Diffusa una circolare ministeriale in merito alla vendita di sostanze - riassorbibili e non riassorbibili - destinate ad essere utilizzate come filler iniettabili a uso strettamente professionale. I filler, infatti, sono dispositivi iniettabili che presuppongono un atto medico e non sono destinati ad uso di soggetti non qualificati o all’autosomministrazione.
La distribuzione di tali dispositivi deve avvenire in condizioni tali da garantire il rispetto della loro destinazione d’uso.

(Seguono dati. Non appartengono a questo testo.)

<file path="config.mk">
export PLATFORM = sky130hd
export DESIGN_NAME = ctu_core
export DESIGN_NICKNAME = d
export VERILOG_FILES = /design/src/pkg/ctu_pkg.sv /design/src/core/ctu_core.sv
export SDC_FILE = /design/constraint.sdc
export NUM_CORES = 1
export LEC_CHECK = 0
export BUFFER_PORTS_ARGS = -buffer_cell sky130_fd_sc_hd__buf_4
export CAP_MARGIN = 20
export CORE_MARGIN = 4
export CORE_UTILIZATION = 47
export DETAILED_ROUTE_END_ITERATION = 10
export HOLD_SLACK_MARGIN = 0.1
export PLACE_DENSITY = 0.76
export SLEW_MARGIN = 20
export SYNTH_ARGS = -nofsm -noshare
export SYNTH_HDL_FRONTEND = slang
export SYNTH_SLANG_ARGS = --single-unit
</file>
<file path="constraint.sdc">
create_clock -name pclk -period 2 [get_ports pclk]
set_clock_uncertainty 0.2 [all_clocks]
set_input_delay 0.4 -clock pclk [delete_from_list [all_inputs] [get_ports pclk]]
set_output_delay 0.4 -clock pclk [all_outputs]
set_load 0.02 [all_outputs]
</file>
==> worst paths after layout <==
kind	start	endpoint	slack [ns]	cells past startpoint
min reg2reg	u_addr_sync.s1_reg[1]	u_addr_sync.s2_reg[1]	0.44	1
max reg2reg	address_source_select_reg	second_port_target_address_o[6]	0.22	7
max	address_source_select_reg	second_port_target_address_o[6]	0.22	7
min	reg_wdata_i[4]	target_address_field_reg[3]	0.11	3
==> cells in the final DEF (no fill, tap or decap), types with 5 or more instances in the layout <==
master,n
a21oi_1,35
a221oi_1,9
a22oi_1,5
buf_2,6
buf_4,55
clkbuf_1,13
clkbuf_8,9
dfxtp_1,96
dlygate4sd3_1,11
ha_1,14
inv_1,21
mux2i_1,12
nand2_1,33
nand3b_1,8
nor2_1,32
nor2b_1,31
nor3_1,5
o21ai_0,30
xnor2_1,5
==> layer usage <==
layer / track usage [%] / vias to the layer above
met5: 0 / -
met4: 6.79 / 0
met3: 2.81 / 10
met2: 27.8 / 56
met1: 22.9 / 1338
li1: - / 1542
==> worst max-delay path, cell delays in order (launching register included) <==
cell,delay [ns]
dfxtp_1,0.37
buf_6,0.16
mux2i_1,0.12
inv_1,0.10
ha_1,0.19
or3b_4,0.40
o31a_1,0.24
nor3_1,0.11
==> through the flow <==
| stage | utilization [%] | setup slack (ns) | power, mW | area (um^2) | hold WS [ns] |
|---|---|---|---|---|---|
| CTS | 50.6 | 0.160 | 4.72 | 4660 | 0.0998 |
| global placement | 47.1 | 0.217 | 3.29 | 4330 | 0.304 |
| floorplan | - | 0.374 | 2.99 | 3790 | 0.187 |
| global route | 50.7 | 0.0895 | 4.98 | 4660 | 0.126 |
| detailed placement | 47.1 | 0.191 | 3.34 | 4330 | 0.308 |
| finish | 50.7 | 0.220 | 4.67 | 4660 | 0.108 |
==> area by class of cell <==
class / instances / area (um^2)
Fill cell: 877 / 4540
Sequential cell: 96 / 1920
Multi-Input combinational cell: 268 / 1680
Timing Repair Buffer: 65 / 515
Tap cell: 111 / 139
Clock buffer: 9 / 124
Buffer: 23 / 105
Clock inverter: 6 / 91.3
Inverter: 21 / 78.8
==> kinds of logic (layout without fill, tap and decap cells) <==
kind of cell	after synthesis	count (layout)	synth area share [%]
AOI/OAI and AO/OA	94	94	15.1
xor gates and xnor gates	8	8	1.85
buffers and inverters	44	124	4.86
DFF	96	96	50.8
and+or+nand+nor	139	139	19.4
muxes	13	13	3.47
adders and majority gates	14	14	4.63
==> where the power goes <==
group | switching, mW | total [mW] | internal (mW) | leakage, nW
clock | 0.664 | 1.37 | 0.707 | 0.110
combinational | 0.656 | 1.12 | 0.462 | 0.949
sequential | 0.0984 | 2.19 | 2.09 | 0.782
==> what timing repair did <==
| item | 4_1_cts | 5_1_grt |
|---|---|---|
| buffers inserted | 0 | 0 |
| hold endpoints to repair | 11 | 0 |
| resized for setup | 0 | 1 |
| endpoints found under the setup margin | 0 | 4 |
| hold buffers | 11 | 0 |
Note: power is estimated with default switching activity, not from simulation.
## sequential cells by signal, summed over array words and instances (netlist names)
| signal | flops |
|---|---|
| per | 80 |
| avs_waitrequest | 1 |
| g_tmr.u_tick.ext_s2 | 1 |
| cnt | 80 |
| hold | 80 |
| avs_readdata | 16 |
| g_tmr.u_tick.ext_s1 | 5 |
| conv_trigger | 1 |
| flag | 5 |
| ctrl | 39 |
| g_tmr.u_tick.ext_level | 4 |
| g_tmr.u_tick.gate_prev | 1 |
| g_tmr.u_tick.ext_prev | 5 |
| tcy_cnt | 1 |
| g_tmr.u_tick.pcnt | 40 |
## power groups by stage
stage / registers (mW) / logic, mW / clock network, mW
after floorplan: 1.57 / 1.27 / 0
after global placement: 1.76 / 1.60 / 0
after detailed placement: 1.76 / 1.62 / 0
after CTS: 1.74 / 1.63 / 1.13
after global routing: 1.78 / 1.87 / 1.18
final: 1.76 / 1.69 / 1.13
<file path="config.mk">
export PLATFORM = sky130hd
export DESIGN_NAME = sfifo_top
export DESIGN_NICKNAME = d
export VERILOG_FILES = /design/src/design/sfifo_pkg.sv /design/src/design/sfifo_top.sv
export SDC_FILE = /design/constraint.sdc
export NUM_CORES = 1
export LEC_CHECK = 0
export BUFFER_PORTS_ARGS = -buffer_cell sky130_fd_sc_hd__buf_2
export CAP_MARGIN = 10
export CORE_UTILIZATION = 50
export DETAILED_ROUTE_END_ITERATION = 8
export PLACE_DENSITY = 0.66
export SYNTH_ARGS = -nofsm -noshare
export SYNTH_HDL_FRONTEND = slang
export SYNTH_SLANG_ARGS = --single-unit
</file>
<file path="constraint.sdc">
create_clock -name core_clk -period 9.8 [get_ports core_clk]
set_clock_uncertainty 0.2 [all_clocks]
set_input_delay 1.96 -clock core_clk [delete_from_list [all_inputs] [get_ports core_clk]]
set_output_delay 1.96 -clock core_clk [all_outputs]
set_load 0.01 [all_outputs]
</file>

“Pertanto, alla luce del quadro normativo sopra delineato, le farmacie, le parafarmacie e qualsiasi altro soggetto operante nella distribuzione, ivi inclusi gli operatori del commercio elettronico, sono tenuti ad assicurare che la vendita di tali prodotti sia riservata a soggetti in possesso delle necessarie competenze professionali.”.
Che dire?
Le cronache ci informano come siano frequenti le proteste e le denunce di soggetti che, probabilmente a scopo di risparmio, si rivolgano a soggetti di scarsa o nulla competenza professionale per interventi estetici con impianto di filler e con risultati molto dubbi.
Possiamo sperare (ma, confesso, ne abbiamo qualche dubbio) che la Circolare appena presentata riesca a stringere un po’ le maglie attorno a questi pseudo-professionisti.